TASK INSTRUCTIONS »
Using the records below, give the number of lines where the string "family" shows up. Add nothing to it.

STORED DATA »
____
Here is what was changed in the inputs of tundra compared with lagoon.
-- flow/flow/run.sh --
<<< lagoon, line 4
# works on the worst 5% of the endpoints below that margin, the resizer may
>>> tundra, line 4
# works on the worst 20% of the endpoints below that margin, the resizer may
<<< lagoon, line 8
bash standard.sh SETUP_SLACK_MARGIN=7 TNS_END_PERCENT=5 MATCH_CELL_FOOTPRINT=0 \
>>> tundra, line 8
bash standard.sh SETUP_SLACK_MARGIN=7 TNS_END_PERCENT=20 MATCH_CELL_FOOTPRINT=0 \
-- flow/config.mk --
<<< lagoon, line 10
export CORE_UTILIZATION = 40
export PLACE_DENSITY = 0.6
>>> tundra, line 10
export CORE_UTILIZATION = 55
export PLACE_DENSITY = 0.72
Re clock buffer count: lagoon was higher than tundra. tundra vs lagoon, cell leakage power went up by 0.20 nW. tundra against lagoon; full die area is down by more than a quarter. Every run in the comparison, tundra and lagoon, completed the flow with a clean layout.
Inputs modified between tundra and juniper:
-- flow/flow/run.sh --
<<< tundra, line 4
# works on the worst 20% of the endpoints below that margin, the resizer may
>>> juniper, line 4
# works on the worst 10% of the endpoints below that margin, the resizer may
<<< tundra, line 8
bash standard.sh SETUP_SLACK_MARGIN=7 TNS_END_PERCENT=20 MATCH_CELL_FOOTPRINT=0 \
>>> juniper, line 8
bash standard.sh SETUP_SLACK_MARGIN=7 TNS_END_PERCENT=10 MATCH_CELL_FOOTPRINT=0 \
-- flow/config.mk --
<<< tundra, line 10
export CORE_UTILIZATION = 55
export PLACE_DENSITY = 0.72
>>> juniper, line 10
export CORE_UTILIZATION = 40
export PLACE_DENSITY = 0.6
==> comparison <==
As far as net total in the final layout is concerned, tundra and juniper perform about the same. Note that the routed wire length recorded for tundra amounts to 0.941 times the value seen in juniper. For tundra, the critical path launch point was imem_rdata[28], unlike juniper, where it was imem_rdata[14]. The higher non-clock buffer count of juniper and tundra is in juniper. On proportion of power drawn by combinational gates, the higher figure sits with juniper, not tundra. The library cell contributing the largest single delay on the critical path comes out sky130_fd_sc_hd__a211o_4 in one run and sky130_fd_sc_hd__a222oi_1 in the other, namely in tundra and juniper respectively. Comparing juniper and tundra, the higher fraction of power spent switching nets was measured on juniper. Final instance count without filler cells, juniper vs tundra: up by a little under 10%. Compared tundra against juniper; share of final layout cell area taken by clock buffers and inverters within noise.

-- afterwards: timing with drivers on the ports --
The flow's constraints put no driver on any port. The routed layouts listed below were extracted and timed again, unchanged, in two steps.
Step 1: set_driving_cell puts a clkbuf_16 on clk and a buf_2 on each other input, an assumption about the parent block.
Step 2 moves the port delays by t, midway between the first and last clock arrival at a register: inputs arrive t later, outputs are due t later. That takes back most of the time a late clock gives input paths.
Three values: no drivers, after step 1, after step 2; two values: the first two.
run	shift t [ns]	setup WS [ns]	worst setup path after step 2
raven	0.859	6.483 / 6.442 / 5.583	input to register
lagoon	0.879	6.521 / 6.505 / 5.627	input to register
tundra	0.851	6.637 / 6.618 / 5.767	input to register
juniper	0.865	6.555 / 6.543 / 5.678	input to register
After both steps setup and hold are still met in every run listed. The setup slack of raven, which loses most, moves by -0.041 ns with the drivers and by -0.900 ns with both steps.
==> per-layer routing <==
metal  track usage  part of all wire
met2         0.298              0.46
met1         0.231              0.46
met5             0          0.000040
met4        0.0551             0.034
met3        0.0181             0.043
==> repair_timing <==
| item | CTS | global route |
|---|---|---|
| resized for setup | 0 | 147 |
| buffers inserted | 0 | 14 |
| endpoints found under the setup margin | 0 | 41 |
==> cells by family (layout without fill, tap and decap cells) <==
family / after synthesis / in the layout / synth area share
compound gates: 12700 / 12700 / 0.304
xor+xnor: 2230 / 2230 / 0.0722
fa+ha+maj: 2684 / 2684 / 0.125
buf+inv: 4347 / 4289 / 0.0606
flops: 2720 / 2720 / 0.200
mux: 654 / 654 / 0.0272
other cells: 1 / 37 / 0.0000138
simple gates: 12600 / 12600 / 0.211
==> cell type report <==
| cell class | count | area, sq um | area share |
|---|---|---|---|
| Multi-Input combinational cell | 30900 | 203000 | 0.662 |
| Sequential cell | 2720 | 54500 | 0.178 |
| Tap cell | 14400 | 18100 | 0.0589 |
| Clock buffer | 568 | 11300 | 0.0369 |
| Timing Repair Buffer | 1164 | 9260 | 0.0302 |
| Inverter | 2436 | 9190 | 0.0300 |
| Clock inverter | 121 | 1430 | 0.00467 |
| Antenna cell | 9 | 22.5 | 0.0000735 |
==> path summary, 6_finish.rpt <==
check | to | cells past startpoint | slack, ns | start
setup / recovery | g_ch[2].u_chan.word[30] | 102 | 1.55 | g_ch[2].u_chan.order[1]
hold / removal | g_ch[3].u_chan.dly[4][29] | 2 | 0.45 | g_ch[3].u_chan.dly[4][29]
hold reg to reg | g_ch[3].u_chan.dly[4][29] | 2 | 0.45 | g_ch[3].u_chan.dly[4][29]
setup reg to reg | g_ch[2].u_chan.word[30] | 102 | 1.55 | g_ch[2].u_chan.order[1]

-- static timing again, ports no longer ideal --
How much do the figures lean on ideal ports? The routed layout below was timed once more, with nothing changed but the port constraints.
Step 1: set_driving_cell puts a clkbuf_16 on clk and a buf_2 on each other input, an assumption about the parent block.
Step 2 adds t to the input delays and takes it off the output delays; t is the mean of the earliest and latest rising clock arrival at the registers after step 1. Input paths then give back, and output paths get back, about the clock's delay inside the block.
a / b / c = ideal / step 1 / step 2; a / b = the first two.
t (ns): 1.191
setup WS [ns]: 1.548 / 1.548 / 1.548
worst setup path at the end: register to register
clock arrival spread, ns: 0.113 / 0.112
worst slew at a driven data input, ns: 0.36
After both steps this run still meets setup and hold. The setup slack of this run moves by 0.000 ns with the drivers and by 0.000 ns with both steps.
What follows belongs to an exercise in optimizing a design on an open flow for small area, a short achievable clock period and few clock cycles per item; a production flow would make more cautious choices. No functional check of the RTL was part of any run shown here. Power and IR drop assume default switching activity.

File: flow/flow/run.sh
#!/bin/bash
# Own layout flow: the standard flow (standard.sh) with two extra ORFS settings
# appended to config.mk:
#  - the port buffers that global placement inserts are buf_2 cells instead of the
#    resizer's default pick (a slow delay buffer);
#  - timing repair aims for a setup slack margin, so the resizer also works on
#    paths that already meet the 14 ns clock.
# The clock, constraints, synthesis and every other step are the standard ones.
set -euo pipefail
cat >> config.mk <<'EOC'
export BUFFER_PORTS_ARGS = -buffer_cell sky130_fd_sc_hd__buf_2
export SETUP_SLACK_MARGIN = 9.5
EOC
bash standard.sh > standard_flow.log 2>&1
File: flow/standard.sh
#!/bin/bash
# synth_recipe.tcl (not shown) runs the flow's synth.tcl, then flattens the netlist and writes it again
# the make line also repeats each setting of config.mk as NAME=value (left out here)
make -C /OpenROAD-flow-scripts/flow DESIGN_CONFIG=/design/flow/config.mk WORK_HOME=/design/flow/orfs CLKGATE_MAP_FILE= SYNTH_SCRIPT=/design/flow/synth_recipe.tcl "${@:-finish}"
File: flow/config.mk
export PLATFORM = sky130hd
export DESIGN_NAME = rowq8
export DESIGN_NICKNAME = rowq8
export VERILOG_FILES = /design/flow/design.v
export SDC_FILE = /design/flow/constraint.sdc
export NUM_CORES = 4
export LEC_CHECK = 0
export CAP_MARGIN = 20
export CORE_MARGIN = 2
export CORE_UTILIZATION = 65
export PLACE_DENSITY = 0.75
export SLEW_MARGIN = 20
export SYNTH_MEMORY_MAX_BITS = 8192
export BUFFER_PORTS_ARGS = -buffer_cell sky130_fd_sc_hd__buf_2
export SETUP_SLACK_MARGIN = 9.5
File: flow/constraint.sdc
create_clock -name core_clock -period 14.0 [get_ports {clk}]
set_input_delay 2.8000 -clock core_clock [delete_from_list [all_inputs] [get_ports {clk}]]
set_output_delay 2.8000 -clock core_clock [all_outputs]
set_load 0.01 [all_outputs]
File: flow/design.v
module rowq8 (
  input  wire        clk,
  input  wire        rst,             
  input  wire        in_valid,
  output wire        in_ready,
  input  wire [31:0] in_data,         
  output wire        out_valid,
  input  wire        out_ready,
  output wire [7:0]  out_q,           
  output wire        out_last,        
  output wire [31:0] out_scale,       
  output wire [7:0]  out_nonfinite,   
  output wire [7:0]  out_zero
);
  reg        in_rdy;
  reg        ir_v;
  reg        ir_s;
  reg [7:0]  ir_e;           
  reg [7:0]  ir_m;           
  reg        ir_st;          
  reg        ir_spec;        
  reg        ir_nan;
  reg        ir_fnz;         
  reg        ir_big;         
  reg [3:0]  ir_k0;          
  wire in_fire = in_valid && in_rdy;
  wire [7:0] d_e   = in_data[30:23];
  wire       d_enz = (d_e != 8'd0);
  wire       d_st  = |in_data[15:0];
  wire       d_fnz = (in_data[22:16] != 7'd0) || d_st;
  reg  [1279:0] ring;        
  wire [9:0]    head = ring[9:0];
  reg [6:0]  in_idx;
  reg [6:0]  out_idx;
  reg [6:0]  dist_in;        
  reg [6:0]  dist_out;       
  reg [6:0]  gap;            
  reg        in_at;          
  reg        out_at;         
  reg        gap_nz;         
  reg        full_row;       
  reg        occ_ok;         
  reg        last_at;        
  reg        in_last;        
  reg        in_first;       
  reg [7:0]  rmax;           
  reg        rbig;           
  reg [6:0]  tin [0:7];      
  reg [7:0]  tin_nz;         
  reg [3:0]  dz;             
  reg [7:0]  tin_gt1;        
  reg        in_ge2;         
  reg [7:0]  nf_in;
  reg [6:0]  tout [0:7];
  reg [7:0]  tfx;            
  reg [3:0]  k0;             
  reg [7:0]  m_out;          
  reg        big_out;
  reg [7:0]  nf_conv;
  reg [3:0]  kk;             
  reg        o_v,  k1_v;
  reg [8:0]  o_d,  k1_d;     
  reg [7:0]  acc_z;
  reg [7:0]  fin_z;
  reg [7:0]  nf_out;
  reg [7:0]  s_out;
  wire take     = full_row && out_at && occ_ok;
  wire wr       = ir_v && in_at && (!full_row || gap_nz || take);
  wire row_done = wr && in_last;
  wire pop      = o_v && out_ready;
  wire [8:0] w_diff    = {1'b0, rmax} - {1'b0, ir_e};    
  wire       w_newmax  = ir_fnz && w_diff[8];
  wire       w_eqmax   = ir_fnz && (rmax == ir_e);
  wire [8:0] w_rise    = {1'b0, ir_e} - {1'b0, rmax};    
  wire       w_rise8   = (w_rise[8:3] != 6'd0);
  wire [3:0] w_dl      = w_diff[8] ? 4'd0 :
                         (w_diff[7:3] != 5'd0) ? 4'd8 : {1'b0, w_diff[2:0]};
  reg  [7:0] w_y;
  reg        w_lost;
  always @(*) begin
    case (w_dl)
      4'd0: begin w_y = ir_m;               w_lost = 1'b0;              end
      4'd1: begin w_y = {1'd0, ir_m[7:1]};  w_lost = ir_m[0];           end
      4'd2: begin w_y = {2'd0, ir_m[7:2]};  w_lost = |ir_m[1:0];        end
      4'd3: begin w_y = {3'd0, ir_m[7:3]};  w_lost = |ir_m[2:0];        end
      4'd4: begin w_y = {4'd0, ir_m[7:4]};  w_lost = |ir_m[3:0];        end
      4'd5: begin w_y = {5'd0, ir_m[7:5]};  w_lost = |ir_m[4:0];        end
      4'd6: begin w_y = {6'd0, ir_m[7:6]};  w_lost = |ir_m[5:0];        end
      4'd7: begin w_y = {7'd0, ir_m[7]};    w_lost = |ir_m[6:0];        end
      default: begin w_y = 8'd0;            w_lost = 1'b1;              end
    endcase
  end
  reg [9:0] w_code;
  always @(*) begin
    if (ir_spec)
      w_code = ir_nan ? 10'd0 : {1'b1, 8'd0, ir_s};
    else if (!ir_fnz || w_y == 8'd0)
      w_code = {1'b0, 8'd0, ir_fnz};
    else
      w_code = {ir_s, w_y, ir_st || w_lost};
  end
  wire [7:0] rmax_n = w_newmax ? ir_e : rmax;
  wire       rbig_n = w_newmax ? ir_big : (rbig || (w_eqmax && ir_big));
  wire [7:0] nf_n   = nf_in + {7'd0, ir_spec};
  reg [7:0] w_en;
  reg [2:0] w_off;
  integer d;
  always @(*) begin
    for (d = 0; d < 8; d = d + 1) begin
      w_off   = d - {29'd0, rmax[2:0]} - 1;
      w_en[d] = w_newmax && (w_rise8 || ({1'b0, w_off} < {1'b0, w_rise[2:0]}));
    end
  end
  wire [4:0] dz_s = {1'b0, dz} + {1'b0, w_rise[3:0]};
  wire [3:0] dz_n = !w_newmax ? dz : (w_rise8 || dz_s[4:3] != 2'd0) ? 4'd8 : dz_s[3:0];
  function [3:0] ksat;
    input [3:0] a, b;
    reg [4:0] t;
    begin
      t = {1'b0, a} + {1'b0, b};
      ksat = (t > 5'd9) ? 4'd9 : t[3:0];
    end
  endfunction
  wire       r_small = (rmax[7:3] == 5'd0) && (rmax[2:0] != 3'd7);        
  wire [3:0] k0_r    = (rmax == 8'd0) ? 4'd9 :
                       r_small ? (4'd8 - {1'b0, rmax[2:0]}) : {3'd0, rbig} + 4'd1;
  wire [3:0] k0_rb   = r_small ? (4'd8 - {1'b0, rmax[2:0]}) : {3'd0, rbig || ir_big} + 4'd1;
  wire [3:0] k0_new  = w_newmax ? ir_k0 : w_eqmax ? k0_rb : k0_r;
  wire [4:0] kz_t    = {1'b0, ir_k0} + {1'b0, dz};
  wire [4:0] kz_s    = kz_t + {2'd0, w_rise[2:0]};
  wire [3:0] kk_row  = w_newmax ? ((w_rise8 || kz_s > 5'd9) ? 4'd9 : kz_s[3:0]) :
                       w_eqmax  ? ksat(k0_rb, dz) : ksat(k0_r, dz);
  wire       mo_small = (m_out[7:3] == 5'd0) && (m_out[2:0] != 3'd7);
  wire [7:0] s_conv   = (m_out == 8'd0) ? 8'd127 :
                        mo_small ? 8'd1 : (m_out - 8'd6 + {7'd0, big_out});
  function [3:0] pop8;
    input [7:0] v;
    reg [1:0] a, b, c, e;
    reg [2:0] f, g;
    begin
      a = {1'b0, v[0]} + {1'b0, v[1]};
      b = {1'b0, v[2]} + {1'b0, v[3]};
      c = {1'b0, v[4]} + {1'b0, v[5]};
      e = {1'b0, v[6]} + {1'b0, v[7]};
      f = {1'b0, a} + {1'b0, b};
      g = {1'b0, c} + {1'b0, e};
      pop8 = {1'b0, f} + {1'b0, g};
    end
  endfunction
  wire [6:0] out_idx_p2 = out_idx + 7'd2;
  reg [7:0] tfx_n;
  always @(*) begin
    for (d = 0; d < 8; d = d + 1)
      tfx_n[d] = tfx[d] && (tout[d] != out_idx_p2);
  end
  wire       h_s   = head[9];
  wire [7:0] h_y   = head[8:1];
  wire       h_st  = head[0];
  reg [6:0] h_int;
  reg       h_g;
  reg       h_stk;
  always @(*) begin
    case (kk)
      4'd1: begin h_int = h_y[7:1];          h_g = h_y[0]; h_stk = 1'b0;       end
      4'd2: begin h_int = {1'd0, h_y[7:2]};  h_g = h_y[1]; h_stk = h_y[0];     end
      4'd3: begin h_int = {2'd0, h_y[7:3]};  h_g = h_y[2]; h_stk = |h_y[1:0];  end
      4'd4: begin h_int = {3'd0, h_y[7:4]};  h_g = h_y[3]; h_stk = |h_y[2:0];  end
      4'd5: begin h_int = {4'd0, h_y[7:5]};  h_g = h_y[4]; h_stk = |h_y[3:0];  end
      4'd6: begin h_int = {5'd0, h_y[7:6]};  h_g = h_y[5]; h_stk = |h_y[4:0];  end
      4'd7: begin h_int = {6'd0, h_y[7]};    h_g = h_y[6]; h_stk = |h_y[5:0];  end
      4'd8: begin h_int = 7'd0;              h_g = h_y[7]; h_stk = |h_y[6:0];  end
      default: begin h_int = 7'd0;           h_g = 1'b0;   h_stk = 1'b0;       end
    endcase
  end
  wire h_yz = (h_y == 8'd0);
  wire       c_stk  = h_stk || h_st;
  wire       c_inf  = h_s && h_yz;
  wire       c_nz   = !h_yz || (!h_s && h_st);
  wire       c_r    = h_g && (c_stk || h_int[0]);
  wire [7:0] c_q    = c_inf ? (h_st ? 8'h81 : 8'h7F)
                    : (({1'b0, h_int} ^ {8{h_s}}) + {7'd0, h_s ^ c_r});
  wire       c_zero = c_nz && (h_int == 7'd0) && !c_r;
  wire [8:0] c_d    = {c_q, last_at};
  wire       ir_v_n     = in_fire || (ir_v && !wr);
  wire       in_at_n    = wr ? in_at : (dist_in == 7'd127);
  wire       out_at_n   = take ? out_at : (dist_out == 7'd127);
  wire [6:0] gap_n      = gap + {6'd0, take} - {6'd0, wr};
  wire       full_row_n = row_done ? 1'b1 :
                          (take && last_at) ? 1'b0 : full_row;
  wire       o_v_n      = pop ? (k1_v || take) : (o_v || take);
  wire       k1_v_n     = pop ? (k1_v && take) : (k1_v || (o_v && take));
  wire       occ_ok_n   = !k1_v_n;
  wire       take_n     = full_row_n && out_at_n && occ_ok_n;
  wire       gap_nz_n   = (gap_n != 7'd0);
  wire       wr_n       = ir_v_n && in_at_n && (!full_row_n || gap_nz_n || take_n);
  assign in_ready      = in_rdy;
  assign out_valid     = o_v;
  assign out_q         = o_d[8:1];
  assign out_last      = o_d[0];
  assign out_scale     = {1'b0, s_out, 23'd0};
  assign out_nonfinite = nf_out;
  assign out_zero      = fin_z;
  always @(posedge clk)
    ring <= {(wr ? w_code : head), ring[1279:10]};
  always @(posedge clk) begin
    if (in_fire) begin
      ir_s    <= in_data[31];
      ir_e    <= {d_e[7:1], d_e[0] || !d_enz};
      ir_m    <= {d_enz, in_data[22:16]};
      ir_st   <= d_st;
      ir_spec <= (d_e == 8'hFF);
      ir_nan  <= (d_e == 8'hFF) && d_fnz;
      ir_fnz  <= (d_e != 8'hFF) && (d_enz || d_fnz);
      ir_big  <= (in_data[22:17] == 6'h3F) && (in_data[16] || d_st);
      ir_k0   <= !d_enz ? 4'd7 :
                 (d_e[7:3] != 5'd0 || d_e[2:0] == 3'd7) ?
                   {3'd0, (in_data[22:17] == 6'h3F) && (in_data[16] || d_st)} + 4'd1 :
                   4'd8 - {1'b0, d_e[2:0]};
    end
    if (row_done) begin
      for (d = 0; d < 8; d = d + 1) tout[d] <= w_en[d] ? in_idx : tin[d];
      k0      <= k0_new;
      m_out   <= rmax_n;
      big_out <= rbig_n;
      nf_conv <= nf_n;
    end
    if (take && last_at)
      nf_out <= nf_conv;
    if (!(o_v || k1_v) || (pop && o_d[0]))
      s_out <= s_conv;
    if (pop) begin
      o_d  <= k1_v ? k1_d : c_d;
      k1_d <= c_d;
    end else begin
      if (!o_v)  o_d  <= c_d;
      if (!k1_v) k1_d <= c_d;
    end
    if (take && last_at)
      fin_z <= acc_z + {7'd0, c_zero};
    if (row_done) begin
      tfx   <= w_en | tin_gt1;
      kk    <= kk_row;
    end else if (take) begin
      tfx   <= tfx_n;
      kk    <= ksat(k0, pop8(tfx));
    end
    for (d = 0; d < 8; d = d + 1)
      if (wr && (in_first || w_en[d])) tin[d] <= in_idx;
  end
  always @(posedge clk) begin
    if (rst) begin
      in_rdy   <= 1'b1;
      ir_v     <= 1'b0;
      in_idx   <= 7'd0;
      out_idx  <= 7'd0;
      dist_in  <= 7'd127;      
      dist_out <= 7'd127;
      gap      <= 7'd0;
      in_at    <= 1'b0;
      out_at   <= 1'b0;
      gap_nz   <= 1'b0;
      full_row <= 1'b0;
      occ_ok   <= 1'b1;
      last_at  <= 1'b0;
      in_last  <= 1'b0;
      in_first <= 1'b1;
      rmax     <= 8'd0;
      rbig     <= 1'b0;
      nf_in    <= 8'd0;
      tin_nz   <= 8'd0;
      dz       <= 4'd0;
      tin_gt1  <= 8'd0;
      in_ge2   <= 1'b0;
      o_v      <= 1'b0;
      k1_v     <= 1'b0;
      acc_z    <= 8'd0;
    end else begin
      in_rdy   <= !ir_v_n || wr_n;
      ir_v     <= ir_v_n;
      in_idx   <= in_idx + {6'd0, wr};
      out_idx  <= out_idx + {6'd0, take};
      dist_in  <= dist_in + {6'd0, !wr};
      dist_out <= dist_out + {6'd0, !take};
      gap      <= gap_n;
      in_at    <= in_at_n;
      out_at   <= out_at_n;
      gap_nz   <= gap_nz_n;
      full_row <= full_row_n;
      occ_ok   <= occ_ok_n;
      if (take)
        last_at <= (out_idx == 7'd126);
      if (wr) begin
        in_last  <= (in_idx == 7'd126);
        in_first <= in_last;
      end
      if (row_done) begin
        rmax   <= 8'd0;
        rbig   <= 1'b0;
        nf_in  <= 8'd0;
        tin_nz <= 8'd0;
        dz     <= 4'd0;
      end else if (wr) begin
        rmax   <= rmax_n;
        rbig   <= rbig_n;
        nf_in  <= nf_n;
        tin_nz <= in_first ? 8'd0 : (tin_nz | w_en);
        dz     <= in_first ? 4'd0 : dz_n;
        tin_gt1 <= in_first ? 8'd0 : (tin_gt1 | (w_en & {8{in_ge2}}));
        in_ge2 <= !in_first && !in_last;
      end
      o_v      <= o_v_n;
      k1_v     <= k1_v_n;
      if (take)
        acc_z <= last_at ? 8'd0 : acc_z + {7'd0, c_zero};
    end
  end
endmodule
____
ANSWER SECTION »
2